→ DIRECTIONS: Here is the listing. Report each line in it that contains the string "compound".

→ MATERIAL FOR THIS TASK:
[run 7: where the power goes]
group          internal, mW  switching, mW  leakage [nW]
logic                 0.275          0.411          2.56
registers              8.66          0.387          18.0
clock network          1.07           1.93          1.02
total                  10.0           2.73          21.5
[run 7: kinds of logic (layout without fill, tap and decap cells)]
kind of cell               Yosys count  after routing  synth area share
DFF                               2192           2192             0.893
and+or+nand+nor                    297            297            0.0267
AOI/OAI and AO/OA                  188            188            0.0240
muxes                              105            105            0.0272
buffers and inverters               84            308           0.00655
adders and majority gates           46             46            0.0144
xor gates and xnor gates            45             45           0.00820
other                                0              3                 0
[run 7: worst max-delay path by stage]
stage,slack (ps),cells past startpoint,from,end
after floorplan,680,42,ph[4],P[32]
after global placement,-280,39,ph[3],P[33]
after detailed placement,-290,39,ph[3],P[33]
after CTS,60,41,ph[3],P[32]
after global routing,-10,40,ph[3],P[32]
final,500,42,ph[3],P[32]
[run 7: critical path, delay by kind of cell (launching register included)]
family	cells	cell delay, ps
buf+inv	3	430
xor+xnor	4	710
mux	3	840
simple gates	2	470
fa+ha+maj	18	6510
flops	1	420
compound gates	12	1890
==
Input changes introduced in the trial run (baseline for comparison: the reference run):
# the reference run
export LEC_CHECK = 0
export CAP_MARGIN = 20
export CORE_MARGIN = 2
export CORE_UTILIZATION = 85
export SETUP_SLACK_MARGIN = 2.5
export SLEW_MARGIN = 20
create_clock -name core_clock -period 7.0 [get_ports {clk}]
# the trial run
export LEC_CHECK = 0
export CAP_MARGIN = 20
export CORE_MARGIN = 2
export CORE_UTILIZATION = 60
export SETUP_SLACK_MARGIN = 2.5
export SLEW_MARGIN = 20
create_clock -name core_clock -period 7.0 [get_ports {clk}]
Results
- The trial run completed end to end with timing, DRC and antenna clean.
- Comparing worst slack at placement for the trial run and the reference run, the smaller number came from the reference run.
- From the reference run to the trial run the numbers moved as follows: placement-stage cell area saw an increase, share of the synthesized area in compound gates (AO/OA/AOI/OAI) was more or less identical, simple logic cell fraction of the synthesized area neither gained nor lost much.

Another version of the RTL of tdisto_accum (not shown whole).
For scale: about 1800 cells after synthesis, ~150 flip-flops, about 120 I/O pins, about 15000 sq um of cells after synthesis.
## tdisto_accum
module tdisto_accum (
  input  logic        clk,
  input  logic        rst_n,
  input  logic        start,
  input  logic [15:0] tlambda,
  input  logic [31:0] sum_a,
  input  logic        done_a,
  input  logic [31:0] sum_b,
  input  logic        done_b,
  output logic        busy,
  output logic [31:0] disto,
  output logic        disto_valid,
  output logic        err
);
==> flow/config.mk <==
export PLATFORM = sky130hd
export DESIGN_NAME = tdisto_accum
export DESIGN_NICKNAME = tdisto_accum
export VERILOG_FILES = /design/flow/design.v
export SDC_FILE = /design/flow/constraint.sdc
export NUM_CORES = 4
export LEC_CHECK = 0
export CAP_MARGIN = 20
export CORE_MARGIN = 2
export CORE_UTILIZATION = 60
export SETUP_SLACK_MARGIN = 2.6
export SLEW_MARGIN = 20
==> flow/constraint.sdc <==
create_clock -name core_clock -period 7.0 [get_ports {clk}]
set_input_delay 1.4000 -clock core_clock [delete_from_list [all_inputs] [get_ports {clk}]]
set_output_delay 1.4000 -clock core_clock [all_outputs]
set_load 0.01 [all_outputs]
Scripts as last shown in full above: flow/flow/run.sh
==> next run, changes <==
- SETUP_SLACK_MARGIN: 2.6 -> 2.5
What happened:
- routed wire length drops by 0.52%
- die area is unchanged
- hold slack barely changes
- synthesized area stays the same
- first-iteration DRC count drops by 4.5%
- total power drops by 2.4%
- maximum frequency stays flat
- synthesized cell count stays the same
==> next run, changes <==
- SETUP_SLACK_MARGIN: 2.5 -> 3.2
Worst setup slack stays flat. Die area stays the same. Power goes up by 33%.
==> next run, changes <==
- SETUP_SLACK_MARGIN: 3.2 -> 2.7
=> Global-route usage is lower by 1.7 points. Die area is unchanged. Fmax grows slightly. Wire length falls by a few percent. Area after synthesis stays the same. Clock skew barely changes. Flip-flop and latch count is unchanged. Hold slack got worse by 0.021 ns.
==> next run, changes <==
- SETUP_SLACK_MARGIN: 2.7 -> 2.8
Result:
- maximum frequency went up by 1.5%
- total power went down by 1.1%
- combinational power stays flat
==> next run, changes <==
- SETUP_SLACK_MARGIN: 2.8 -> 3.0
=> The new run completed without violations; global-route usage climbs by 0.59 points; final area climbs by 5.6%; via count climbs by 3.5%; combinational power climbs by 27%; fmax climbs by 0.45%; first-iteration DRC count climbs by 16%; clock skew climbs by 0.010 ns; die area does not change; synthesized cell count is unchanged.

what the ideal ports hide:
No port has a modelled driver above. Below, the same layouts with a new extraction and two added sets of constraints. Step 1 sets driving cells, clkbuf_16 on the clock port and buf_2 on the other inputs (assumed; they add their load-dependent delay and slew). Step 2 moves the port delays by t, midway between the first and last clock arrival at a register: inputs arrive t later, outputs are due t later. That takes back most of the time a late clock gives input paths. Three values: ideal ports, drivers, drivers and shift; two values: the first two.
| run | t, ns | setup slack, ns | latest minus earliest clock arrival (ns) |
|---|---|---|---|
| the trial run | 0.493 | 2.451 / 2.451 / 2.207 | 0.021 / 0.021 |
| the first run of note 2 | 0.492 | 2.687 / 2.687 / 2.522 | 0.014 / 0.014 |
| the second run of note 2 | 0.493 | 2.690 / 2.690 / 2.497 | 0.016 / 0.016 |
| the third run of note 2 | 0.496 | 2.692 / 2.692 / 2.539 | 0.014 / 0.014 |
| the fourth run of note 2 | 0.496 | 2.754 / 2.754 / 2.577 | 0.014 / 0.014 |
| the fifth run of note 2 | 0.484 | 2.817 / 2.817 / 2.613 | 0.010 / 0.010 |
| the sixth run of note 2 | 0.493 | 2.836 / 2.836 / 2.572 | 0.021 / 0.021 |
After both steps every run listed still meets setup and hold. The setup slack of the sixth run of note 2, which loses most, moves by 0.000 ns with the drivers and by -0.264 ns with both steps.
---
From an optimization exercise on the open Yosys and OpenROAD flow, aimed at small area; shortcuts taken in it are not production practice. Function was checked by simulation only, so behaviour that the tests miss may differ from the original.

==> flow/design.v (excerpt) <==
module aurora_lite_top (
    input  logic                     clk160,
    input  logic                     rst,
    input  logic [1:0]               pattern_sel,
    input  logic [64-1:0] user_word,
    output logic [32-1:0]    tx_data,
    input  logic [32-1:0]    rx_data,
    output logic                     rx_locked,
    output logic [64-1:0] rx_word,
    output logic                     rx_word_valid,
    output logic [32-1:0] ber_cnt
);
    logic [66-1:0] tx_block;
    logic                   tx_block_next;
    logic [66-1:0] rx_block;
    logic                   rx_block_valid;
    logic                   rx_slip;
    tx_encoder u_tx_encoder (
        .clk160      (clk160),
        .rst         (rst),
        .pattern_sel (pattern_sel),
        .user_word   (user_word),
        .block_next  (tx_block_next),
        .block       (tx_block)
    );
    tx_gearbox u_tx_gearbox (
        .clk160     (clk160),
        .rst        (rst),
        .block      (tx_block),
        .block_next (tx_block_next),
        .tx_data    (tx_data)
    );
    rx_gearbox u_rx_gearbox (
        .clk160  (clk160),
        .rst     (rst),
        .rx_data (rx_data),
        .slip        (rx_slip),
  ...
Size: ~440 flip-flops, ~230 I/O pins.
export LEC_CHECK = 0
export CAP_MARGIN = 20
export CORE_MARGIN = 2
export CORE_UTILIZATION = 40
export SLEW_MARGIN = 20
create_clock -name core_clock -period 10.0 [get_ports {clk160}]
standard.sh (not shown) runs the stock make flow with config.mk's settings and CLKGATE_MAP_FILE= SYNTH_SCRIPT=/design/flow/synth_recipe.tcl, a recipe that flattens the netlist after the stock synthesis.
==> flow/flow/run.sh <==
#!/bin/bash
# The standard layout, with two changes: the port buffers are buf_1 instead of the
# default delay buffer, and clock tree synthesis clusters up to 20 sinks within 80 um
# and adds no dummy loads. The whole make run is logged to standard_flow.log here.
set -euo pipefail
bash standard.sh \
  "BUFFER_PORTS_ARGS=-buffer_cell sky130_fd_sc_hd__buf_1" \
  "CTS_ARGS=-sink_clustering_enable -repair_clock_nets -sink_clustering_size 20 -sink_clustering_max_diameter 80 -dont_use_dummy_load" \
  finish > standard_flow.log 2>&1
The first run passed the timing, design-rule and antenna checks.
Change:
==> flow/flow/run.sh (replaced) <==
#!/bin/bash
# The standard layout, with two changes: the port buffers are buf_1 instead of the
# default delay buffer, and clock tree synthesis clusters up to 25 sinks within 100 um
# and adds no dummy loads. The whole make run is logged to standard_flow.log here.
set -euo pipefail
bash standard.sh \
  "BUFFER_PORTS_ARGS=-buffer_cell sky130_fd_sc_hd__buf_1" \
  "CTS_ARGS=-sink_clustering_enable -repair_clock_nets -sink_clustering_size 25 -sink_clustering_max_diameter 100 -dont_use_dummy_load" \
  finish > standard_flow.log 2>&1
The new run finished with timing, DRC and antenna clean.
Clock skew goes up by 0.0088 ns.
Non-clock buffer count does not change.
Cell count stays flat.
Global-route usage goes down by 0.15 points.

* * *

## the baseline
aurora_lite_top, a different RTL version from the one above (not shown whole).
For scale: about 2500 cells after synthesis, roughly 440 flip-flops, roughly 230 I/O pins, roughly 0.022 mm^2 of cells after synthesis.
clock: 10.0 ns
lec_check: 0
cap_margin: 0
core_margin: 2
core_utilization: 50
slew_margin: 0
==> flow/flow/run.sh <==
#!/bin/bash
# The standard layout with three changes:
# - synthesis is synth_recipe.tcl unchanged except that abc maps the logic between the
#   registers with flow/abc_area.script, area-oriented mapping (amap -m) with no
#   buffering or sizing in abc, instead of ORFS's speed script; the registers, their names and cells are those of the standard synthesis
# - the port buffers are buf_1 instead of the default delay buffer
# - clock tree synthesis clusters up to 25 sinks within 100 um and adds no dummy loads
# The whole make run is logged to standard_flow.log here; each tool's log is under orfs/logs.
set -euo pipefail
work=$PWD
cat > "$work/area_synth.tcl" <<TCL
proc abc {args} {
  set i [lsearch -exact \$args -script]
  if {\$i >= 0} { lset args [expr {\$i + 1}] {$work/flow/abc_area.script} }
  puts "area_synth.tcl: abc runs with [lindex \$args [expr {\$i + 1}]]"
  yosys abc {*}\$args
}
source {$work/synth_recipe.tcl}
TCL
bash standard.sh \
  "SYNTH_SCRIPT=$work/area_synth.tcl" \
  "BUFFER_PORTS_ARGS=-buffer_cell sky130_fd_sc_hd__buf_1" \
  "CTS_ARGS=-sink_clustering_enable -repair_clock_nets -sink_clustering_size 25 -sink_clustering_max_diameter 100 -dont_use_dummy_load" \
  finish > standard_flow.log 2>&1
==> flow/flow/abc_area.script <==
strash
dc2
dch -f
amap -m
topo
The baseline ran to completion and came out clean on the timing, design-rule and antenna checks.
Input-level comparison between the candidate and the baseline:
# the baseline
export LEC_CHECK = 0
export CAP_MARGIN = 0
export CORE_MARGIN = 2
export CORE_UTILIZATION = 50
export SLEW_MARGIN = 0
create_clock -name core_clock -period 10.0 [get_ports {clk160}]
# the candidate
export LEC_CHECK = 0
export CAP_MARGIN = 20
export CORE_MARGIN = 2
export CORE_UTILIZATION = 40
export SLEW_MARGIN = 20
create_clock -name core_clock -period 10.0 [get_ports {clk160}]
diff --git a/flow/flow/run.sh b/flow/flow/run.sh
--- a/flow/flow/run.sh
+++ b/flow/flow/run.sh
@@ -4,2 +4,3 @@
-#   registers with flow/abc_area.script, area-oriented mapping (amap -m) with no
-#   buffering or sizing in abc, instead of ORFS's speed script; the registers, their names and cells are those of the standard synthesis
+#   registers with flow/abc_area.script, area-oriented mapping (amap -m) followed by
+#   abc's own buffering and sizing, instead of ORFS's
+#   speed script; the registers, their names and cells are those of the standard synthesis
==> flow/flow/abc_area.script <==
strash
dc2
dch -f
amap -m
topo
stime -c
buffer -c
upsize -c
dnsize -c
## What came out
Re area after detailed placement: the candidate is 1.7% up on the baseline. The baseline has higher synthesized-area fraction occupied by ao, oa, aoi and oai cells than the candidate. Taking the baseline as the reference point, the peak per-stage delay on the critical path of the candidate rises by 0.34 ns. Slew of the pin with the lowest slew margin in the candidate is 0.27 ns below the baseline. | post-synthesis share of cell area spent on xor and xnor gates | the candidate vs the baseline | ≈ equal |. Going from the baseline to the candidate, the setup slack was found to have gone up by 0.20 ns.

→ SOLUTION:
compound gates	12	1890
- From the reference run to the trial run the numbers moved as follows: placement-stage cell area saw an increase, share of the synthesized area in compound gates (AO/OA/AOI/OAI) was more or less identical, simple logic cell fraction of the synthesized area neither gained nor lost much.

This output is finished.